A Virgo Environmental Survey Tracing Ionised Gas Emission (VESTIGE). XXI. Statistical properties of individual HII regions in perturbed galaxies
A. Boselli, M. Fossati, Y. Roehlly, M. Boquien, J. Braine + 6 more
TLDR
This study reveals that HII regions in HI-deficient Virgo cluster galaxies show distinct properties, particularly in their outer discs, due to ram pressure stripping.
Key contributions
- Identified 76,645 HII regions in 322 Virgo cluster galaxies using VESTIGE Hα imaging.
- Perturbed galaxies exhibit a steeper Hα luminosity function and brighter characteristic luminosity.
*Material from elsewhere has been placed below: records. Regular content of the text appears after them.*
==> config.mk <==
export PLATFORM = sky130hd
export DESIGN_NAME = cachelat_top
export DESIGN_NICKNAME = d
export VERILOG_FILES = /design/src/rtl/cachelat_pkg.sv /design/src/rtl/cachelat_level.sv /design/src/rtl/cachelat_total.sv /design/src/rtl/cachelat_top.sv
export SDC_FILE = /design/constraint.sdc
export NUM_CORES = 2
export LEC_CHECK = 0
export ABC_AREA = 0
export BUFFER_PORTS_ARGS = -buffer_cell sky130_fd_sc_hd__buf_2
export CAP_MARGIN = 20
export CORE_UTILIZATION = 60
export DETAILED_ROUTE_END_ITERATION = 7
export PLACE_DENSITY = 0.78
export SYNTH_ARGS = -nofsm -noshare
export SYNTH_HDL_FRONTEND = slang
export SYNTH_SLANG_ARGS = --single-unit
==> constraint.sdc <==
create_clock -name clk -period 38.2 [get_ports clk]
set_clock_uncertainty 0.15 [all_clocks]
set_input_delay 11.46 -clock clk [delete_from_list [all_inputs] [get_ports clk]]
set_output_delay 11.46 -clock clk [all_outputs]
set_load 0.05 [all_outputs]
==> src/rtl/cachelat_pkg.sv <==
package cachelat_pkg;
    localparam int ADDR_W = 16;
    localparam int SH_W   = 4;
    localparam int LEVELS = 3;
    localparam int LVL_W  = 2;

    typedef enum logic [2:0] {
        ST_IDLE,
        ST_PROBE,
        ST_FILL,
        ST_MEMORY,
        ST_DONE
    } walk_state_e;

    typedef struct packed {
        logic [ADDR_W-1:0] addr;
        logic [LVL_W-1:0]  lvl;
    } walk_ctx_t;

    function automatic logic [ADDR_W-1:0] block_tag(input logic [ADDR_W-1:0] a,
                                                    input logic [SH_W-1:0]   sh);
        return a >> sh;
    endfunction
endpackage

==> src/rtl/cachelat_level.sv <==
module cachelat_level
    import cachelat_pkg::*;
#(
    parameter int MAX_BLOCKS = 8,
    parameter int CNT_W      = $clog2(MAX_BLOCKS + 1)
) (
    input  logic              clk,
    input  logic              rst,
    input  logic              flush,
    input  logic [CNT_W-1:0]  cfg_count,
    input  logic [SH_W-1:0]   cfg_shift,
    input  logic [ADDR_W-1:0] addr,
    input  logic              touch_en,
    input  logic              fill_en,
    output logic              hit
);
    localparam int IDX_W = (MAX_BLOCKS > 1) ? $clog2(MAX_BLOCKS) : 1;
    localparam int AGE_W = IDX_W + 1;

    logic [ADDR_W-1:0]     tag_q [MAX_BLOCKS];
    logic [AGE_W-1:0]      age_q [MAX_BLOCKS];
    logic [MAX_BLOCKS-1:0] valid_q;
    logic [MAX_BLOCKS-1:0] in_range;
    logic [MAX_BLOCKS-1:0] hit_vec;
    logic [ADDR_W-1:0]     cur_tag;
    logic [IDX_W-1:0]      hit_idx, free_idx, vict_idx, fill_idx;
    logic [AGE_W-1:0]      hit_age, vict_age;
    logic                  free_found;

    assign cur_tag = block_tag(addr, cfg_shift);

    always_comb begin
        for (int i = 0; i < MAX_BLOCKS; i++) begin
            in_range[i] = (i < int'(cfg_count));
        end
    end

    always_comb begin
        hit_vec    = '0;
        hit_idx    = '0;
        hit_age    = '0;
        free_found = 1'b0;
        free_idx   = '0;
        vict_idx   = '0;
        vict_age   = '0;
        for (int i = 0; i < MAX_BLOCKS; i++) begin
            hit_vec[i] = in_range[i] && valid_q[i] && (tag_q[i] == cur_tag);
            if (hit_vec[i]) begin
                hit_idx = IDX_W'(i);
                hit_age = age_q[i];
            end
            if (in_range[i] && !valid_q[i] && !free_found) begin
                free_found = 1'b1;
                free_idx   = IDX_W'(i);
            end
            if (in_range[i] && valid_q[i] && (age_q[i] >= vict_age)) begin
                vict_age = age_q[i];
                vict_idx = IDX_W'(i);
            end
        end
        fill_idx = free_found ? free_idx : vict_idx;
    end

    assign hit = |hit_vec;

    always_ff @(posedge clk) begin
        if (rst || flush) begin
            valid_q <= '0;
            for (int i = 0; i < MAX_BLOCKS; i++) age_q[i] <= '0;
        end else if (touch_en && hit) begin
            for (int i = 0; i < MAX_BLOCKS; i++) begin
                if (IDX_W'(i) == hit_idx)                 age_q[i] <= '0;
                else if (valid_q[i] && age_q[i] < hit_age) age_q[i] <= age_q[i] + 1'b1;
            end
        end else if (fill_en) begin
            for (int i = 0; i < MAX_BLOCKS; i++) begin
                if (IDX_W'(i) == fill_idx) begin
                    valid_q[i] <= 1'b1;
                    age_q[i]   <= '0;
                end else if (valid_q[i]) begin
                    age_q[i] <= age_q[i] + 1'b1;
                end
            end
        end
    end

    always_ff @(posedge clk) begin
        if (fill_en && !rst && !flush) tag_q[fill_idx] <= cur_tag;
    end

    AST_FILL_VISIBLE: assert property (@(posedge clk) disable iff (rst)
        fill_en |=> hit);
    AST_FILL_ON_MISS: assert property (@(posedge clk) disable iff (rst)
        fill_en |-> !hit);
    AST_UNIQUE_TAG: assert property (@(posedge clk) disable iff (rst)
        $countones(hit_vec) <= 1);
endmodule

==> src/rtl/cachelat_total.sv <==
module cachelat_total #(
    parameter int IN_W  = 18,
    parameter int TOT_W = 32
) (
    input  logic             clk,
    input  logic             rst,
    input  logic             clear,
    input  logic             add_en,
    input  logic [IN_W-1:0]  add_val,
    output logic [TOT_W-1:0] total
);
    always_ff @(posedge clk) begin
        if (rst || clear) total <= '0;
        else if (add_en)  total <= total + TOT_W'(add_val);
    end
endmodule

==> src/rtl/cachelat_top.sv <==
module cachelat_top
    import cachelat_pkg::*;
#(
    parameter int MAX_BLOCKS = 8,
    parameter int LAT_W      = 16,
    parameter int TOT_W      = 32,
    parameter int CNT_W      = $clog2(MAX_BLOCKS + 1)
) (
    input  logic                    clk,
    input  logic                    rst,
    input  logic                    start_case,
    input  logic [LVL_W-1:0]        cfg_levels,
    input  logic [LEVELS*SH_W-1:0]  cfg_blk_log2,
    input  logic [LEVELS*CNT_W-1:0] cfg_blocks,
    input  logic [LEVELS*LAT_W-1:0] cfg_lat,
    input  logic [LAT_W-1:0]        cfg_mem_lat,
    input  logic                    req_valid,
    output logic                    req_ready,
    input  logic [ADDR_W-1:0]       req_addr,
    output logic                    done_valid,
    output logic [LAT_W+1:0]        done_lat,
    output logic [TOT_W-1:0]        total_lat
);
    localparam int SUM_W = LAT_W + 2;

    walk_state_e       state_q;
    walk_ctx_t         ctx_q;
    logic [SUM_W-1:0]  lat_q;
    logic [LVL_W-1:0]  last_lvl;
    logic [LEVELS-1:0] lvl_hit;
    logic [LAT_W-1:0]  lat_sel;
    logic              flush;

    assign last_lvl  = (cfg_levels == '0) ? '0 : cfg_levels - 1'b1;
    assign lat_sel   = cfg_lat[ctx_q.lvl*LAT_W +: LAT_W];
    assign req_ready = (state_q == ST_IDLE) && !start_case;
    assign flush     = start_case && ((state_q == ST_IDLE) || (state_q == ST_DONE));

    for (genvar g = 0; g < LEVELS; g++) begin : g_level
        cachelat_level #(.MAX_BLOCKS(MAX_BLOCKS), .CNT_W(CNT_W)) level_i (
            .clk       (clk),
            .rst       (rst),
            .flush     (flush),
            .cfg_count (cfg_blocks[g*CNT_W +: CNT_W]),
            .cfg_shift (cfg_blk_log2[g*SH_W +: SH_W]),
            .addr      (ctx_q.addr),
            .touch_en  ((state_q == ST_PROBE) && (ctx_q.lvl == LVL_W'(g))),
            .fill_en   ((state_q == ST_FILL)  && (ctx_q.lvl == LVL_W'(g))),
            .hit       (lvl_hit[g])
        );
    end

    always_ff @(posedge clk) begin
        if (rst) begin
            state_q <= ST_IDLE;
            ctx_q   <= '0;
            lat_q   <= '0;
        end else begin
            case (state_q)
                ST_IDLE: if (req_valid && req_ready) begin
                    ctx_q.addr <= req_addr;
                    ctx_q.lvl  <= '0;
                    lat_q      <= '0;
                    state_q    <= ST_PROBE;
                end
                ST_PROBE: begin
                    lat_q   <= lat_q + SUM_W'(lat_sel);
                    state_q <= lvl_hit[ctx_q.lvl] ? ST_DONE : ST_FILL;
                end
                ST_FILL: begin
                    if (ctx_q.lvl == last_lvl) begin
                        state_q <= ST_MEMORY;
                    end else begin
                        ctx_q.lvl <= ctx_q.lvl + 1'b1;
                        state_q   <= ST_PROBE;
                    end
                end
                ST_MEMORY: begin
                    lat_q   <= lat_q + SUM_W'(cfg_mem_lat);
                    state_q <= ST_DONE;
                end
                default: state_q <= ST_IDLE;
            endcase
        end
    end

    assign done_valid = (state_q == ST_DONE);
    assign done_lat   = lat_q;

    cachelat_total #(.IN_W(SUM_W), .TOT_W(TOT_W)) total_i (
        .clk     (clk),
        .rst     (rst),
        .clear   (start_case),
        .add_en  (done_valid),
        .add_val (done_lat),
        .total   (total_lat)
    );

    AST_DONE_PULSE: assert property (@(posedge clk) disable iff (rst)
        done_valid |=> !done_valid);
    AST_ACCEPT_BUSY: assert property (@(posedge clk) disable iff (rst)
        (req_valid && req_ready) |=> !req_ready);
    AST_LAT_FLOOR: assert property (@(posedge clk) disable iff (rst)
        done_valid |-> (done_lat >= SUM_W'(cfg_lat[LAT_W-1:0])));
    AST_CLEAR_TOTAL: assert property (@(posedge clk) disable iff (rst)
        start_case |=> (total_lat == '0));
    AST_LEVEL_RANGE: assert property (@(posedge clk) disable iff (rst)
        (state_q == ST_PROBE) |-> (ctx_q.lvl <= last_lvl));
endmodule

After elaboration in Yosys (flattened, before gate mapping)
Memory sizes are Yosys's and may differ from the RTL's. Cells that the tools add are included.

Latch bits: 0. Bits in writable memories: 480. Register bits after elaboration: 95. Memories: 6. Memory bits (read-only): 0.

Shifts and indexed selects: 4. Divide/modulo/power cells: 0. Muxes and demuxes: 731. Multiply operators: 0. Equal/unequal tests: 75. Order comparisons: 73. Reduce and logical (&&, ||, !) cells: 251. Add/sub/neg operators: 29. Bitwise logic cells: 99.

Memories: g_level[0].level_i.tag_q (depth 8, bits a word 16, rd ports 8, clocked after memory_dff 0, wr ports 1, line cachelat_level.sv:20) `logic [ADDR_W-1:0] tag_q [MAX_BLOCKS];`; g_level[1].level_i.tag_q (depth 8, bits a word 16, rd ports 8, clocked after memory_dff 0, wr ports 1, line cachelat_level.sv:20); g_level[2].level_i.tag_q (depth 8, bits a word 16, rd ports 8, clocked after memory_dff 0, wr ports 1, line cachelat_level.sv:20); g_level[0].level_i.age_q (depth 8, bits a word 4, rd ports 8, clocked after memory_dff 0, wr ports 8, line cachelat_level.sv:21) `logic [AGE_W-1:0] age_q [MAX_BLOCKS];`; g_level[1].level_i.age_q (depth 8, bits a word 4, rd ports 8, clocked after memory_dff 0, wr ports 8, line cachelat_level.sv:21); g_level[2].level_i.age_q (depth 8, bits a word 4, rd ports 8, clocked after memory_dff 0, wr ports 8, line cachelat_level.sv:21).

Operators by type and width (count): 4-bit 2-to-1 mux (141); 1-bit 2-to-1 mux (522); 16-bit == test (24); 1-bit logical AND (159); 3-bit 2-to-1 mux (41); 4-bit by 1-bit adder with 4-bit output (second input constant) (24); 4-bit < comparator (24); 1-bit bitwise OR (96); 4-bit >= comparator (21); 3-bit AND reduction (25); 3-bit == test (first input constant) (24); 18-bit one-hot mux with 3 select lines (1); 1-bit logical NOT (48); 3-bit by 4-bit < comparator with 1-bit output (first input constant) (12); 48-bit by 7-bit variable part select with 16-bit output (1); 16-bit by 4-bit right shift with 16-bit output (3); 2-bit 2-to-1 mux (22); 18-bit by 16-bit adder with 18-bit output (2); 2-bit by 3-bit == test with 1-bit output (first input constant) (12); 32-bit by 18-bit adder with 32-bit output (1); 1-bit by 4-bit < comparator with 1-bit output (first input constant) (6); 2-bit by 4-bit < comparator with 1-bit output (first input constant) (6); 8-bit OR reduction (3); 3-bit logical NOT (7); 23 further kinds (37).

Depth between registers and ports, before layout
Depth in word-level cells: 34. Depth in mapped cells: 63. Mapped depth without buffers: 60.

By module
Synthesis repeated with hierarchy kept, for this count alone.

Cells, all modules: 4666. Area, all modules: 44535.2 µm².

By module, submodules not included: cachelat_level at g_level[0].level_i ... (times used 2, cells each 1294, area each 12906.1 µm², sequential area each 4964.8 µm²); cachelat_level at g_level[2].level_i (times used 1, cells each 1392, area each 13469.2 µm², sequential area each 4964.8 µm²); cachelat_top (times used 1, cells each 390, area each 2882.8 µm², sequential area each 780.7 µm²); cachelat_total (times used 1, cells each 296, area each 2371.0 µm², sequential area each 640.6 µm²).

Worst setup path after synthesis
No wires, ideal clock.

Path kind: input port to flip-flop. From: input cfg_blocks[6]. To: memory g_level[1].level_i.age_q[1][0] (netlist bit) (enable). Data arrival time: 25.076 ns. Required time: 37.735 ns. Cell stages on the path: 57. Setup slack: 12.658 ns. Cells stage by stage: clkbuf_1 -> o41a_1 -> and2_1 -> ha_1 -> nor2b_1 -> o21ai_0 -> a21oi_1 -> nor2_1 -> mux2_2 -> ha_1 -> nand2b_1 -> a21o_1 -> maj3_1 -> o21ai_1 -> mux2_2 -> ha_1 -> nand2b_1 -> a21o_1 -> (+21 left out) -> nand2b_1 -> a21o_1 -> a21o_1 -> a21oi_1 -> nor3_1 -> mux2_2 -> ha_1 -> nand2b_1 -> a21o_1 -> a21o_1 -> a21oi_1 -> o211ai_1 -> or2_2 -> a211o_1 -> o2111a_1 -> nor4_1 -> a311oi_1 -> nand3b_1.

RTL lines: start: declaration (line cachelat_top.sv:14) `input logic [LEVELS*CNT_W-1:0] cfg_blocks,`; end: declaration (line cachelat_level.sv:21).

==> qor.csv <==
stage,metric,value,unit
sta,tightest_slew,1200,ps
sta,period_needed,25330,ps
synthesis,yosys_warnings,0,
sta,setup_violations,0,
placement,dp_cells,5468,
placement,portBuffers,161,
global_routing,first_global_vias,35700,
synthesis,synth.avg_cell_area,9.48,sq um
synthesis,ys_seq_area_frac,0.384,
sta,max_slew_margin,0.190,
drt,drc,0,
drt,vias_per_cell,6.94,
floorplan,fp.coreArea,70000,sq um
floorplan,die_width,268,um
sta,grt_setup_unrepaired,no,
finish,syn2layout_area_growth,9.36,%
sta,fin_setup_tns,0,ps
finish,final_cells,5589,
worst_setup_path,cp.buffers_inverters,1,
finish,layout.nets,4916,
cts,hold_buffers,0,
global_routing,antenna_found_initial,10,
sta,fin_hold_ws,320,ps
drt,wirelength,143,mm
floorplan,die_h,268,um
drt,first_pass_iters,8,
cts,clkTransAtPathRegs,60,ps
floorplan,fp-row-count,97,
global_routing,grt_pass1_wl,214,mm
synthesis,synth_nets,4797,
cts,clk-insertion-delay-late,650,ps
cts,cts_made_buffers,66,
finish,layout-drive-gt1-share,0.112,
power,leakagePower,16.7,nW
synthesis,async_flop_share,0,
synthesis,ys_ff_latch,575,
power,finalPower,1.54,mW
worst_setup_path,cp-start-kind,primary input,
worst_setup_path,crit_path_top_delay_cell,nor2_2,
cts,cts_setup_buffers,0,
power,max-vdd-ir-drop,36.8,uV
synthesis,synth_cell_types,112,
drt,vias,38800,
worst_setup_path,path_class,primary input to register,
worst_setup_path,critPathMaxFanout,17,
floorplan,initial_core_util,0.607,
cts,htreeDepth,3,
global_routing,grt-ovfl-total,0,
cts,cts_buffer_depth,3,
worst_setup_path,crit_arrival,25500,ps
drt,antenna_left,0,
worst_setup_path,end_kind,register,
sta,fmax,0.0395,GHz
hold_path,worstHoldPathType,register to register,
cts,root_buffer,clkbuf_16,
floorplan,ioPinCount,162,
synthesis,synthFlopType,edfxtp_1,
placement,hpwl,106,mm
cts,cts_resized,0,
cts,cts_tree,yes,
drt,wl_per_cell,25.6,um
cts,cts_num_sinks,575,
drt,drt_iter0_drc,4796,
floorplan,die_area,71900,sq um
worst_setup_path,required,38370,ps
worst_setup_path,max_stage_delay,800,ps
worst_setup_path,cpLargestDelayFamily,compound AO/OA/AOI/OAI gates,
sta,finalHoldViolations,0,
sta,period_share,0.663,
global_routing,grt_usage,0.391,
placement,place_congestion,1.06,
worst_setup_path,crit_top_cell,a21o_1,
synthesis,synth_edf_count,480,
global_routing,grt_max_degree,79,
power,powerDensity,33.2,nW/um^2
sta,maxSlewViolCount,0,
synthesis,syn_inst,4480,
synthesis,syn_area,42500,sq um
outcome,status,"finished, final reports clean",
job,drv_cap,0,
-- worst min-delay path: stages (launching register included) --
cell     delay [ps]
dfxtp_1         320
nand2_1          60
a21oi_1          50
-- final timing paths --
path | startpoint | to | slack (ps) | cells after the start
setup / recovery | cfg_blocks[11] | g_level[2].level_i.age_q[0][14]$_SDFFCE_PN0P_ | 12870 | 55
hold / removal | total_i.total[6]$_SDFFE_PP0P_ | total_i.total[6]$_SDFFE_PP0P_ | 320 | 2
setup reg to reg | g_level[2].level_i.valid_q[0]$_SDFFE_PN0P_ | g_level[2].level_i.age_q[0][14]$_SDFFCE_PN0P_ | 23570 | 54
hold reg to reg | total_i.total[6]$_SDFFE_PP0P_ | total_i.total[6]$_SDFFE_PP0P_ | 320 | 2
-- layout by cell type, fill, tap and decap left out, types with 41 or more instances in the layout --
cell,instances
clkbuf_16,68
ha_1,205
nand2b_1,73
a21oi_1,259
nand2_1,335
and2_1,61
o2111ai_1,55
dfxtp_1,95
mux2_2,49
xnor2_1,199
nand4_1,60
buf_2,162
a211oi_1,54
nor2b_1,56
inv_1,153
a31oi_1,41
o211ai_1,51
or3_1,75
nand3_1,166
o21ai_0,213
nor2_1,322
xor2_1,151
edfxtp_1,480
buf_4,88
a21o_1,78
mux2i_1,99
nor4_1,77
nor3_1,123
and3_1,82
-- per-stage QoR --
| step | instance area, sq um | utilization | setup WS [ps] |
|---|---|---|---|
| final | 46400 | 0.663 | 12870 |
| after global routing | 46400 | 0.663 | 11980 |
| after CTS | 46400 | 0.663 | 13000 |
| after detailed placement | 44300 | 0.633 | 12480 |
| after global placement | 44300 | 0.633 | 12730 |
| after floorplan | 42500 | - | 12660 |
-- where the power goes --
part / total, mW / switching [mW] / internal (mW) / leakage [nW]
Sequential: 0.708 / 0.0201 / 0.688 / 5.21
Combinational: 0.208 / 0.137 / 0.0709 / 10.5
Clock: 0.626 / 0.276 / 0.350 / 1.01
-- state kept, by name, summed over array words and instances, names as in the netlist --
name	cells
total_i.total	32
g_level.level_i.tag_q	384
state_q	3
ctx_q	18
g_level.level_i.age_q	96
done_lat	18
g_level.level_i.valid_q	24
-- per-layer routing --
metal  track usage  share of wire  vias to the layer above
met3        0.0974           0.12                      534
li1              -              -                    17400
met2         0.596           0.44                     2539
met5             0        0.00085                        -
met1         0.516           0.38                    18300
met4         0.203          0.059                       18
-- layout make-up --
class	count	area, sq um
timing repair buffer	252	1490
sequential	575	16300
fill	5730	23600
tap	940	1180
clock inverter	34	322
multi-input combinational	3548	24800
inverter	156	586
antenna	2	5.00
clock buffer	82	1780
-- logic make-up after synthesis --
logic type,synth area share
XOR/XNOR,0.0726
AND/OR/NAND/NOR,0.201
AO/OA/AOI/OAI,0.191
buffers and inverters,0.0343
flip-flops,0.384
multiplexers,0.0549
adder cells (fa/ha/maj),0.0618
-- synth_stat cells, drive strengths merged (56+ instances only) --
| cell type | number | area share |
|---|---|---|
| nand4 | 60 | 0.0088 |
| nand3 | 167 | 0.020 |
| or3 | 75 | 0.011 |
| nor2 | 328 | 0.029 |
| xor2 | 152 | 0.032 |
| and3 | 82 | 0.012 |
| and2 | 62 | 0.0092 |
| nor3 | 124 | 0.015 |
| inv | 153 | 0.014 |
| ha | 205 | 0.060 |
| dfxtp | 95 | 0.045 |
| nor4 | 84 | 0.013 |
| buf | 60 | 0.0080 |
| a21o | 78 | 0.014 |
| o2111ai | 56 | 0.012 |
| o21ai | 218 | 0.026 |
| mux2i | 105 | 0.025 |
| xnor2 | 199 | 0.041 |
| nand2 | 335 | 0.030 |
| nand2b | 73 | 0.011 |
| clkbuf | 141 | 0.013 |
| a21oi | 261 | 0.031 |
| nor2b | 56 | 0.0082 |
| edfxtp | 480 | 0.34 |
Note: power is estimated with default switching activity, not from simulation.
- Fewer HII regions per stellar mass are found in perturbed galaxies, particularly in their outer discs.
- These differences are consistent with ram pressure stripping removing gas and quenching outer disc star formation.
Why it matters
This paper provides crucial observational evidence for how environmental effects, like ram pressure stripping, impact star formation in galaxies. It demonstrates an outside-in quenching mechanism in perturbed cluster galaxies, vital for understanding galaxy evolution in dense environments.
Original Abstract
We use narrow-band Halpha+[NII] imaging data gathered during VESTIGE, a blind survey of the Virgo cluster carried out with MegaCam at the CFHT, to identify HII regions in 385 galaxies showing ionised gas emission. We identify 76645 HII regions in 322 star-forming galaxies and study their physical properties for those above the completeness limit (L(Ha)>=10^37 erg s-1). The present work is focused on perturbed cluster galaxies, identified as those having a reduced amount of HI when compared to similar objects in the field. We derive composite luminosity functions, diameter and electron density distributions, and several scaling relations, and compare them to those already derived for gas-rich, unperturbed systems identified during the VESTIGE survey. The analysis shows that the statistical and physical properties of HI gas-deficient cluster galaxies are different from those of unperturbed systems, with perturbed objects having a steeper faint-end slope and a brighter characteristic Ha luminosity than gas-rich galaxies. The difference in the two distributions comes principally from the outer disc (outside the effective radius). The analysis of the scaling relations indicates that perturbed objects have a lower number of HII regions per unit stellar mass and disc surface than unperturbed systems, with differences increasing with the HI-deficiency parameter, principally in the outer disc where HII regions are less present in gas-poor systems. All these differences can be explained in the framework of galaxy evolution in rich environments, where their hydrodynamic interaction with the surrounding ICM (ram pressure) removes the gas outside-in quenching the star formation activity in the outer disc once the HI is removed.